Seit der Preisüberwacher und insbesondere die Finanzmarktaufsicht (Finma) die mangelnde Transparenz der Tarifverträge der Spitalkostenzusatzversicherungen anprangerten, ist Bewegung in die Sache gekommen.
Mitte Juni 2021 informierte der Schweizerische Versicherungsverband (SVV) über das neue Regelwerk mit elf Grundsätzen. Sie definieren, wie transparente und damit finma-konforme Verträge zwischen den Krankenzusatzversicherern und den Spitälern daherkommen sollen.
Man nennt sie Mehrleistungsvertäge. Es soll klar erkennbar sein, worin die Mehrleistung einer halbprivaten oder privaten Spitalzusatzversicherung im Vergleich zu den Leistungen der obligatorischen Krankenpflegeversicherung (OKP) besteht.
280 x Versicherungen = 1'700
Am Montag informierte nun der SVV über den Stand der Dinge: 41 Prozent der rund 1700 Verträge sind nun nach den Vorgaben des Branchen-Frameworks Mehrleistungen abgeschlossen worden.

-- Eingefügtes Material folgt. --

===== src/rtl/sb_pkg.sv =====
package sb_pkg;
  localparam int NFU = 5;
  localparam int UW  = $clog2(NFU + 1);

  localparam int FU_INT  = 0;
  localparam int FU_MUL1 = 1;
  localparam int FU_MUL2 = 2;
  localparam int FU_ADD  = 3;
  localparam int FU_DIV  = 4;

  typedef enum logic [2:0] {
    OP_LOAD = 3'd0,
    OP_MUL  = 3'd1,
    OP_ADD  = 3'd2,
    OP_SUB  = 3'd3,
    OP_DIV  = 3'd4
  } op_e;

  typedef enum logic [1:0] {
    ST_IDLE,
    ST_WAIT,
    ST_EXEC,
    ST_WB
  } step_e;
endpackage


===== src/rtl/sb_issue.sv =====
module sb_issue import sb_pkg::*; #(
  parameter int CW       = 6,
  parameter int LAT_LOAD = 1,
  parameter int LAT_ADD  = 2,
  parameter int LAT_MUL  = 10,
  parameter int LAT_DIV  = 40
) (
  input  logic [2:0]     op,
  input  logic [NFU-1:0] fu_busy,
  output logic [UW-1:0]  unit,
  output logic           unit_ok,
  output logic [CW-1:0]  lat,
  output logic           uses2
);
  logic known;

  always_comb begin
    unit  = UW'(FU_ADD);
    lat   = CW'(LAT_ADD);
    uses2 = 1'b1;
    known = 1'b1;
    case (op_e'(op))
      OP_LOAD: begin
        unit  = UW'(FU_INT);
        lat   = CW'(LAT_LOAD);
        uses2 = 1'b0;
      end
      OP_MUL: begin
        unit = fu_busy[FU_MUL1] ? UW'(FU_MUL2) : UW'(FU_MUL1);
        lat  = CW'(LAT_MUL);
      end
      OP_ADD, OP_SUB: ;
      OP_DIV: begin
        unit = UW'(FU_DIV);
        lat  = CW'(LAT_DIV);
      end
      default: known = 1'b0;
    endcase
    unit_ok = known && !fu_busy[unit];
  end
endmodule


===== src/rtl/sb_fu_slot.sv =====
module sb_fu_slot import sb_pkg::*; #(
  parameter int RW   = 4,
  parameter int IDXW = 8,
  parameter int CW   = 6
) (
  input  logic            clk,
  input  logic            rst_n,
  input  logic            issue_en,
  input  logic [RW-1:0]   iss_dst,
  input  logic [RW-1:0]   iss_s1,
  input  logic [RW-1:0]   iss_s2,
  input  logic [UW-1:0]   iss_q1,
  input  logic [UW-1:0]   iss_q2,
  input  logic            iss_use2,
  input  logic [CW-1:0]   iss_lat,
  input  logic [IDXW-1:0] iss_idx,
  input  logic [NFU-1:0]  wr_vec,
  input  logic            war_ok,
  output logic            busy,
  output logic [RW-1:0]   dst,
  output logic [RW-1:0]   src1,
  output logic [RW-1:0]   src2,
  output logic            pend1,
  output logic            pend2,
  output logic [IDXW-1:0] idx,
  output logic            read_fire,
  output logic            done_fire,
  output logic            write_fire
);
  step_e         st;
  logic [UW-1:0] q1_q, q2_q;
  logic          r1_q, r2_q, use2_q;
  logic [CW-1:0] lat_q, cnt_q;
  logic          q1_hit, q2_hit;

  assign q1_hit     = (q1_q != '0) && wr_vec[q1_q - 1'b1];
  assign q2_hit     = (q2_q != '0) && wr_vec[q2_q - 1'b1];
  assign read_fire  = (st == ST_WAIT) && r1_q && (r2_q || !use2_q);
  assign done_fire  = (st == ST_EXEC) && (cnt_q == CW'(1));
  assign write_fire = (st == ST_WB) && war_ok;
  assign busy       = (st != ST_IDLE);
  assign pend1      = (st == ST_WAIT) && r1_q;
  assign pend2      = (st == ST_WAIT) && r2_q;

  always_ff @(posedge clk) begin
    if (!rst_n) begin
      st     <= ST_IDLE;
      dst    <= '0;
      src1   <= '0;
      src2   <= '0;
      q1_q   <= '0;
      q2_q   <= '0;
      r1_q   <= 1'b0;
      r2_q   <= 1'b0;
      use2_q <= 1'b0;
      lat_q  <= '0;
      cnt_q  <= '0;
      idx    <= '0;
    end else begin
      case (st)
        ST_IDLE: if (issue_en) begin
          dst    <= iss_dst;
          src1   <= iss_s1;
          src2   <= iss_s2;
          q1_q   <= iss_q1;
          q2_q   <= iss_q2;
          r1_q   <= (iss_q1 == '0);
          r2_q   <= iss_use2 && (iss_q2 == '0);
          use2_q <= iss_use2;
          lat_q  <= iss_lat;
          idx    <= iss_idx;
          st     <= ST_WAIT;
        end
        ST_WAIT: begin
          if (q1_hit) begin r1_q <= 1'b1; q1_q <= '0; end
          if (q2_hit) begin r2_q <= 1'b1; q2_q <= '0; end
          if (read_fire) begin
            r1_q  <= 1'b0;
            r2_q  <= 1'b0;
            cnt_q <= lat_q;
            st    <= ST_EXEC;
          end
        end
        ST_EXEC: begin
          cnt_q <= cnt_q - 1'b1;
          if (done_fire) st <= ST_WB;
        end
        ST_WB: if (write_fire) st <= ST_IDLE;
        default: st <= ST_IDLE;
      endcase
    end
  end

  assert_issue_idle_R2: assert property (@(posedge clk) disable iff (!rst_n)
    issue_en |-> !busy) else $error("issue into busy unit");

  assert_read_clears_R7: assert property (@(posedge clk) disable iff (!rst_n)
    read_fire |=> (!pend1 && !pend2)) else $error("read left source flags set");

  assert_done_to_wb_R6: assert property (@(posedge clk) disable iff (!rst_n)
    done_fire |=> (st == ST_WB)) else $error("completion did not enter write step");

  assert_write_frees_R8: assert property (@(posedge clk) disable iff (!rst_n)
    write_fire |=> !busy) else $error("unit still busy after write");
endmodule


===== src/rtl/sb_ctrl.sv =====
module sb_ctrl import sb_pkg::*; #(
  parameter int NREG     = 16,
  parameter int IDXW     = 8,
  parameter int LAT_LOAD = 1,
  parameter int LAT_ADD  = 2,
  parameter int LAT_MUL  = 10,
  parameter int LAT_DIV  = 40,
  localparam int RW      = $clog2(NREG)
) (
  input  logic                clk,
  input  logic                rst_n,
  input  logic                in_valid,
  output logic                in_ready,
  input  logic [2:0]          in_op,
  input  logic [RW-1:0]       in_dst,
  input  logic [RW-1:0]       in_src1,
  input  logic [RW-1:0]       in_src2,
  input  logic [IDXW-1:0]     in_idx,
  output logic                ev_issue,
  output logic [UW-1:0]       ev_issue_unit,
  output logic [NFU-1:0]      ev_read,
  output logic [NFU-1:0]      ev_done,
  output logic [NFU-1:0]      ev_write,
  output logic [NFU*IDXW-1:0] unit_idx,
  output logic [NREG*UW-1:0]  rrs_status
);
  localparam int LAT_A   = (LAT_LOAD > LAT_ADD) ? LAT_LOAD : LAT_ADD;
  localparam int LAT_B   = (LAT_MUL > LAT_DIV) ? LAT_MUL : LAT_DIV;
  localparam int LAT_MAX = (LAT_A > LAT_B) ? LAT_A : LAT_B;
  localparam int CW      = $clog2(LAT_MAX + 1);

  logic [UW-1:0]   rrs_q [NREG];
  logic [NFU-1:0]  fu_busy, rd_fire, dn_fire, wr_fire, war_ok, pr1, pr2;
  logic [RW-1:0]   sl_dst [NFU];
  logic [RW-1:0]   sl_s1  [NFU];
  logic [RW-1:0]   sl_s2  [NFU];
  logic [IDXW-1:0] sl_idx [NFU];
  logic [UW-1:0]   sel, w1, w2, q1, q2;
  logic            sel_ok, sel_use2, fire;
  logic [CW-1:0]   sel_lat;

  sb_issue #(.CW(CW), .LAT_LOAD(LAT_LOAD), .LAT_ADD(LAT_ADD),
             .LAT_MUL(LAT_MUL), .LAT_DIV(LAT_DIV)) u_iss (
    .op(in_op), .fu_busy(fu_busy), .unit(sel), .unit_ok(sel_ok),
    .lat(sel_lat), .uses2(sel_use2)
  );

  assign in_ready = sel_ok && (rrs_q[in_dst] == '0);
  assign fire     = in_valid && in_ready;

  // Producer links taken at issue; a producer writing this very cycle counts as done.
  always_comb begin
    w1 = rrs_q[in_src1];
    w2 = rrs_q[in_src2];
    q1 = ((w1 != '0) && wr_fire[w1 - 1'b1]) ? '0 : w1;
    q2 = (!sel_use2 || ((w2 != '0) && wr_fire[w2 - 1'b1])) ? '0 : w2;
  end

  // WAR: hold a write while another unit still has to read the old value.
  always_comb begin
    for (int u = 0; u < NFU; u++) begin
      war_ok[u] = 1'b1;
      for (int f = 0; f < NFU; f++) begin
        if (f != u && ((pr1[f] && sl_s1[f] == sl_dst[u]) ||
                       (pr2[f] && sl_s2[f] == sl_dst[u])))
          war_ok[u] = 1'b0;
      end
    end
  end

  for (genvar g = 0; g < NFU; g++) begin : g_unit
    sb_fu_slot #(.RW(RW), .IDXW(IDXW), .CW(CW)) u_slot (
      .clk(clk), .rst_n(rst_n),
      .issue_en(fire && (sel == UW'(g))),
      .iss_dst(in_dst), .iss_s1(in_src1), .iss_s2(in_src2),
      .iss_q1(q1), .iss_q2(q2), .iss_use2(sel_use2),
      .iss_lat(sel_lat), .iss_idx(in_idx),
      .wr_vec(wr_fire), .war_ok(war_ok[g]),
      .busy(fu_busy[g]), .dst(sl_dst[g]), .src1(sl_s1[g]), .src2(sl_s2[g]),
      .pend1(pr1[g]), .pend2(pr2[g]), .idx(sl_idx[g]),
      .read_fire(rd_fire[g]), .done_fire(dn_fire[g]), .write_fire(wr_fire[g])
    );
    assign unit_idx[g*IDXW +: IDXW] = sl_idx[g];
  end

  always_ff @(posedge clk) begin
    if (!rst_n) begin
      for (int r = 0; r < NREG; r++) rrs_q[r] <= '0;
    end else begin
      for (int u = 0; u < NFU; u++)
        if (wr_fire[u]) rrs_q[sl_dst[u]] <= '0;
      if (fire) rrs_q[in_dst] <= sel + 1'b1;
    end
  end

  for (genvar r = 0; r < NREG; r++) begin : g_rrs
    assign rrs_status[r*UW +: UW] = rrs_q[r];
  end

  assign ev_issue      = fire;
  assign ev_issue_unit = sel;
  assign ev_read       = rd_fire;
  assign ev_done       = dn_fire;
  assign ev_write      = wr_fire;

  assert_status_set_R4: assert property (@(posedge clk) disable iff (!rst_n)
    fire |=> (rrs_q[$past(in_dst)] == ($past(sel) + UW'(1))))
    else $error("status entry not set after issue");
endmodule


===== config.mk =====
export PLATFORM = sky130hd
export DESIGN_NAME = sb_ctrl
export DESIGN_NICKNAME = d
export VERILOG_FILES = /design/src/rtl/sb_pkg.sv /design/src/rtl/sb_issue.sv /design/src/rtl/sb_fu_slot.sv /design/src/rtl/sb_ctrl.sv
export SDC_FILE = /design/constraint.sdc
export NUM_CORES = 1
export LEC_CHECK = 0
export BUFFER_PORTS_ARGS = -buffer_cell sky130_fd_sc_hd__buf_4
export CAP_MARGIN = 15
export CORE_ASPECT_RATIO = 0.9
export CORE_UTILIZATION = 68
export CTS_BUF_LIST = sky130_fd_sc_hd__clkbuf_8
export DETAILED_ROUTE_END_ITERATION = 10
export PLACE_DENSITY = 0.89
export SKIP_LAST_GASP = 1
export SYNTH_ARGS = -nofsm -noshare
export SYNTH_HDL_FRONTEND = slang
export SYNTH_HIERARCHICAL = 1
export SYNTH_SLANG_ARGS = --single-unit

===== constraint.sdc =====
create_clock -name clk -period 6.2 [get_ports clk]
set_input_delay 0.93 -clock clk [delete_from_list [all_inputs] [get_ports clk]]
set_output_delay 0.93 -clock clk [all_outputs]
set_load 0.01 [all_outputs]

After elaboration in Yosys (flattened, before gate mapping)
Memories as Yosys holds them, arrays and structs flattened.
Cells that the tools add are included.
{"block": "word_totals", "reg_bits": 215, "mem_bits_rw": 48, "input_bits": 26, "output_inout_bits": 108, "wordCells": 592, "mem_count": 1}
{"name": "rrs_q", "words": 16, "word_bits": 3, "read_ports": 19, "rd_ports_with_merged_regs": 0, "write_ports": 16, "line": "sb_ctrl.sv:32", "source": "logic [UW-1:0] rrs_q [NREG];"}
{"block": "op_classes", "addsub": 18, "magnitude_cmp": 13, "n_eq_ne": 108, "n_mux": 195, "reduce_logical": 197}
{"op": "4-bit == test", "count": 40}
{"op": "1-bit 2-to-1 mux", "count": 90}
{"op": "1-bit logical AND", "count": 86}
{"op": "3-bit 2-to-1 mux", "count": 28}
{"op": "2-bit by 1-bit inequality test with 1-bit output, second input constant", "count": 30}
{"op": "3-bit one-hot mux with 2 select lines", "count": 10}
{"op": "6-bit one-hot mux with 2 select lines", "count": 5}
{"op": "3-bit AND reduction", "count": 20}
{"op": "3-bit by 4-bit less-than comparator with 1-bit output, second input constant", "count": 13}
{"op": "2-bit 2-to-1 mux", "count": 21}
{"op": "2-bit one-hot mux with 4 select lines", "count": 5}
{"op": "1-bit binary-select mux with 3-bit select", "count": 13}
{"op": "3-bit nonzero test", "count": 12}
{"op": "3-bit by 1-bit subtractor with 3-bit output, second input constant", "count": 12}
{"op": "6-bit by 1-bit == test with 1-bit output, second input constant", "count": 5}
{"op": "6-bit 2-to-1 mux", "count": 5}
{"op": "3-bit by 1-bit inequality test with 1-bit output, second input constant", "count": 10}
{"op": "2-bit nonzero test", "count": 15}
{"op": "6-bit by 1-bit subtractor with 6-bit output, second input constant", "count": 5}
{"op": "1-bit logical OR", "count": 26}
{"op": "4-bit 2-to-1 mux", "count": 6}
{"op": "2-bit == test, second input constant", "count": 10}
{"op": "1-bit one-hot mux with 2 select lines", "count": 10}
{"op": "2-bit AND reduction", "count": 10}
{"op": "13 further kinds", "count": 44}

Longest topological paths before layout
Gate-level depths: netlist of run 1.
{"block": "depth", "ltp_word": 18, "depth_mapped": 19, "depth_no_buf": 18}

Cells and area by module
Netlist of run 1, hierarchy kept.
{"mod": "sb_fu_slot at g_unit[0].u_slot ...", "instances": 4, "cells_per_inst": 265, "area_each_um2": 2107.0, "seq_area_each_um2": 860.8}
{"mod": "sb_ctrl", "instances": 1, "cells_per_inst": 706, "area_each_um2": 6157.2, "seq_area_each_um2": 1441.4}
{"mod": "sb_fu_slot at g_unit[4].u_slot", "instances": 1, "cells_per_inst": 265, "area_each_um2": 2108.3, "seq_area_each_um2": 860.8}
{"mod": "sb_issue", "instances": 1, "cells_per_inst": 22, "area_each_um2": 161.4, "seq_area_each_um2": 0.0}

Worst setup path before layout of run 1
OpenSTA, ideal clock, no wires.
{"block": "synth_timing", "path_type": "input to register", "from": "input in_src1[0]", "to": "register g_unit[0].u_slot.r1_q", "setup_time_ns": 0.122, "arrival_ns": 4.207, "t_required_ns": 6.078, "setup_slack_ns": 1.872, "stages": 16, "n_path_buf": 2, "path_cell_list": "buf_2 -> buf_6 -> mux2i_1 -> a221oi_1 -> a22oi_1 -> and2_1 -> ha_1 -> ha_1 -> mux2_2 -> nand2_1 -> a21oi_1 -> a21boi_0 -> a211oi_1 -> o41a_1 -> o21ai_0 -> o311a_1"}
{"block": "synth_via", "elab_chain_cells": 9, "word_cells_on_any_way": 10, "classes_between": "add/sub (1); mux (5); reduce/logical (3); memory (1)"}
{"item": "from (decl)", "line": "sb_ctrl.sv:16", "source": "input logic [RW-1:0] in_src1,"}
{"item": "memory read 16 x 3 bit (*)"}
{"item": "3-bit by 1-bit subtractor with 3-bit output", "line": "sb_ctrl.sv:55", "source": "q1 = ((w1 != '0) && wr_fire[w1 - 1'b1]) ? '0 : w1;"}
{"item": "1-bit binary-select mux with 3-bit select", "line": "sb_ctrl.sv:55"}
{"item": "1-bit 2-to-1 mux (implied by the code)", "line": "sb_ctrl.sv:55"}
{"item": "1-bit logical AND", "line": "sb_ctrl.sv:55"}
{"item": "3-bit 2-to-1 mux (*)", "line": "sb_ctrl.sv:55"}
{"item": "net q1[1]", "line": "sb_ctrl.sv:38", "source": "logic [UW-1:0] sel, w1, w2, q1, q2;"}
{"item": "3-bit zero test (*)", "line": "sb_fu_slot.sv:67", "source": "r1_q <= (iss_q1 == '0);"}
{"item": "1-bit 2-to-1 mux (*)", "line": "sb_fu_slot.sv:61", "source": "ST_IDLE: if (issue_en) begin"}
{"item": "1-bit one-hot mux with 2 select lines (*)", "line": "sb_fu_slot.sv:60", "source": "case (st)"}
{"item": "to (signal assigned)", "line": "sb_fu_slot.sv:67"}
{"item": "to (decl)", "line": "sb_fu_slot.sv:32", "source": "logic r1_q, r2_q, use2_q;"}
The timed path passes the listed nets; every way through them passes the cells marked *. The select of a mux whose other input is x is not followed.
A chain may end at the register's enable or synchronous reset.

Final worst setup path of run 1
{"block": "layout_timing", "from": "register g_unit[0].u_slot.st[1]", "to": "register g_unit[4].u_slot.r1_q"}
{"block": "layout_via", "elab_chain_cells": 16, "word_cells_on_any_way": 58, "classes_between": "eq/ne (4); mux (25); reduce/logical (29)"}
{"item": "from (decl)", "line": "sb_fu_slot.sv:30", "source": "step_e st;"}
{"item": "from (signal assigned)", "line": "sb_fu_slot.sv:47", "source": "st <= ST_IDLE;"}
{"item": "from (signal assigned)", "line": "sb_fu_slot.sv:72", "source": "st <= ST_WAIT;"}
{"item": "from (signal assigned)", "line": "sb_fu_slot.sv:81", "source": "st <= ST_EXEC;"}
{"item": "2-bit by 1-bit == test with 1-bit output", "line": "sb_fu_slot.sv:43", "source": "assign pend2 = (st == ST_WAIT) && r2_q;"}
{"item": "1-bit logical AND", "line": "sb_fu_slot.sv:43"}
{"item": "net pr2[0]", "line": "sb_ctrl.sv:33", "source": "logic [NFU-1:0] fu_busy, rd_fire, dn_fire, wr_fire, war_ok, pr1, pr2;"}
{"item": "1-bit logical AND", "line": "sb_ctrl.sv:65", "source": "(pr2[f] && sl_s2[f] == sl_dst[u])))"}
{"item": "1-bit logical OR", "line": "sb_ctrl.sv:64", "source": "if (f != u && ((pr1[f] && sl_s1[f] == sl_dst[u]) ||"}
{"item": "1-bit 2-to-1 mux (4 in a row)", "line": "sb_ctrl.sv:64"}
{"item": "net war_ok[4]", "line": "sb_ctrl.sv:33"}
{"item": "1-bit logical AND", "line": "sb_fu_slot.sv:40", "source": "assign write_fire = (st == ST_WB) && war_ok;"}
{"item": "1-bit binary-select mux with 3-bit select", "line": "sb_ctrl.sv:55"}
{"item": "1-bit 2-to-1 mux (implied by the code)", "line": "sb_ctrl.sv:55"}
{"item": "1-bit logical AND", "line": "sb_ctrl.sv:55"}
{"item": "3-bit 2-to-1 mux", "line": "sb_ctrl.sv:55"}
{"item": "net q1[0]", "line": "sb_ctrl.sv:38"}
{"item": "3-bit zero test", "line": "sb_fu_slot.sv:67"}
{"item": "1-bit 2-to-1 mux", "line": "sb_fu_slot.sv:61"}
{"item": "1-bit one-hot mux with 2 select lines", "line": "sb_fu_slot.sv:60"}
{"item": "to (signal assigned)", "line": "sb_fu_slot.sv:67"}
{"item": "to (decl)", "line": "sb_fu_slot.sv:32"}
The timed path passes the listed nets, and every way through them passes these cells. The select of a mux whose other input is x is not followed.

==> run summary, run 1 <==
status -> completed
metal2 WL -> 23,500 um
Max-cap violations -> 0
critical path peak fanout -> 12
clk root buf -> clkbuf_8
# rows -> 54
Final Hold Viols -> 0
setup TNS -> 0 ns
P_leak -> 7.30 nW
commonest non-fill, non-tap cell in the layout -> nand2_1
Clock Latency Late Sink -> 0.56 ns
ys async rst share -> 0
max incr delay on CP -> 0.83 ns
actual slew at the worst max-slew pin -> 1.10 ns
gr usage total -> 0.423
Most used DFF post-synth -> dfxtp_1
hold_ws -> 0.454 ns
Final Cycle Share -> 0.761
CTS Hold Bufs -> 0
Mapped Area -> 16,900 um^2
Slowest cell on crit path -> nor2_1
clk buf depth -> 3
number of detailed-route iterations in the first pass -> 7
Yosys warnings -> 6
Worst EP required -> 6.64 ns
die footprint -> 25,400 um^2
initial drt markers -> 2,087
#FFs+latches synth -> 263
CTS Sinks -> 263
Starting Density -> 0.695
Setup Viol. Count Final -> 0
Die W -> 168 um
Largest delay share family, worst path -> simple AND/OR/NAND/NOR gates
first-pass GRT wire length -> 84,000 um
final WL -> 54,600 um
clock-pin slew on the worst setup and hold paths -> 0.07 ns
critical path type -> reg2reg
Final ANT Viol Nets -> 0
relative slew slack -> 0.266
Port Buffers -> 133
DR top layer -> met5
IO Pins -> 134
area delta synth->final -> 11.2%
Worst Setup End Kind -> flop
CTS resizes -> 0
crit path cell chain -> inv_1 > ha_1 > and2_1 > nand2_1 > nor4_1 > a31oi_1 > and4_1 > and2_1 > buf_4 > mux2_2 > nand2_1 > a21oi_1 > nor2_1 > o41a_1 > o21ai_0 > o311a_1
DRC -> 0
Pwr Density -> 230 nW/um^2
most frequent cells in the layout -> nand2_1 (402), dfxtp_1 (215), a21oi_1 (180)
Clock H-tree levels -> 2
worst path arrival time -> 5.16 ns
global route overflow -> 0
share of post-route cells with drive strength above 1 -> 0.137
DIE HEIGHT -> 151 um
DR vias -> 16,600
CP Buf/Inv Count -> 2
met3 wire len -> 6870 um
clock skew after layout -> 0.0153 ns
drt via density -> 6.75
Slew Limit Fails -> 0
unrepaired setup endpoints after global routing -> no
vias in the first global route -> 15,700
Post-CTS Setup Inserts -> 0
Worst IR Drop VDD -> 219 uV
Syn Area/Cell -> 8.21 um^2
maximum clock rate -> 0.212 GHz
Inserted Clock Buffers -> 43
initial antenna violation count -> 2
DP HPWL -> 37,500 um
largest net degree at the start of global routing -> 73
sequential element share of the synthesized area -> 0.341
Post-synth EDFFs -> 48
wire per inst -> 22.1 um
core area -> 24,300 um^2
fin crit period -> 4.72 ns
Post-Synthesis Cells -> 2,053
nets -> 2,215
Metal-1 WL -> 20,600 um
CTS tree -> done
CP Launch Type -> flop
Worst Hold Class -> reg2reg
gp weighted congestion -> 1.01
unique cell type count in the Yosys netlist -> 80
==> stage by stage <==
stage	utilization	worst slack, ns	instances	cell area (um^2)	total power [mW]
detailed placement	0.736	1.67	2388	17800	2.72
CTS	0.772	1.71	2464	18700	4.27
global route	0.772	1.31	2464	18700	4.45
floorplan	-	1.87	2054	16900	2.45
finish	0.772	1.48	2465	18700	4.32
global placement	0.736	1.82	2388	17800	2.69
==> flip-flops by register name, indices dropped and copies added, names as in the netlist <==
name / count
g_unit.u_slot/src2: 20
g_unit.u_slot/cnt_q: 30
g_unit.u_slot/lat_q: 30
g_unit.u_slot/r1_q: 5
g_unit.u_slot/use2_q: 5
g_unit.u_slot/r2_q: 5
g_unit.u_slot/q1_q: 15
g_unit.u_slot/st: 10
g_unit.u_slot/idx: 40
g_unit.u_slot/dst: 20
g_unit.u_slot/q2_q: 15
rrs_q: 48
g_unit.u_slot/src1: 20
==> synthesized netlist by cell type, types with 7 or more instances <==
master,count,area [um^2]
buf_1,16,60.1
and2_1,29,181
nand4_1,23,144
edfxtp_1,48,1440
nor2_1,80,300
xor2_1,120,1050
clkbuf_1,95,357
nand3_1,36,180
mux2i_1,45,450
a22oi_1,32,240
buf_6,7,78.8
buf_2,7,35.0
a31oi_1,31,194
xnor2_1,41,359
nor4b_1,8,70.1
nor3_1,90,450
o31ai_1,10,75.1
o21ai_0,33,165
o221ai_1,8,70.1
a211oi_1,8,60.1
inv_1,68,255
a21oi_1,180,901
nor2b_1,22,138
nand2b_1,33,206
ha_1,64,801
inv_2,7,26.3
dfxtp_1,215,4300
o21ai_1,13,65.1
o32ai_1,19,166
o211ai_1,7,52.6
nor3b_1,13,97.6
nor4_1,46,288
mux4_2,26,586
o22ai_1,26,163
nand2_1,402,1510
==> worst register-to-register path, cell delays in order (launching register included) <==
cell and delay, ns:
dfxtp_1 0.34, inv_1 0.12, ha_1 0.51, and2_1 0.34, nand2_1 0.10, nor4_1 0.45, a31oi_1 0.10, and4_1 0.25
and2_1 0.35, buf_4 0.29, mux2_2 0.27, nand2_1 0.06, a21oi_1 0.07, nor2_1 0.83, o41a_1 0.30, o21ai_0 0.08
o311a_1 0.14
==> report_power, final <==
group | internal [mW] | switching, mW
registers | 1.79 | 0.0778
clock network | 0.862 | 0.729
logic | 0.290 | 0.569
total | 2.94 | 1.38
==> final cells by class <==
| cell class | instances | area, um^2 |
|---|---|---|
| Multi-Input combinational cell | 1584 | 10300 |
| Sequential cell | 263 | 5750 |
| Fill cell | 1767 | 5520 |
| Timing Repair Buffer | 157 | 1180 |
| Clock buffer | 50 | 688 |
| Tap cell | 308 | 385 |
| Inverter | 76 | 285 |
| Clock inverter | 26 | 199 |
| Antenna cell | 1 | 2.50 |
==> cells by family after synthesis <==
logic type / Yosys count / synth area share
AOI/OAI and AO/OA: 435 / 0.164
xor gates and xnor gates: 161 / 0.0837
DFF: 263 / 0.341
adders and majority gates: 64 / 0.0475
muxes: 79 / 0.0679
and+or+nand+nor: 843 / 0.244
other: 1 / 0.000222
buffers and inverters: 207 / 0.0511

CSS-Chefin Philomena Colatrella hofft, dass per Ende 2024 bis drei Viertel der Zusatzversicherungsverträge nach den definierten Grundsätzen unterzeichnet sind.
In der Schweiz gibt es rund 280 Spitäler. Während bei der OKP die Verbände die Verhandlungen führen, muss im Zusatzversicherungsgeschäft jede einzelne Versicherung mit jedem Spital die Verhandlung führen. So kommt man auf 1700 Verträge.
C'est difficile
Doch die Knacknuss liegt weniger bei den Spitälern, sondern bei den Belegärzten.
«Die Rechnung macht man nicht ohne den Arzt», schrieb Medinside im November 2021. Für den Zusatzversicherer ist es am einfachsten, mit dem Spital einen Vertrag abzuschliessen, das dann seinerseits mit den Belegärzten Verträge abschliesst.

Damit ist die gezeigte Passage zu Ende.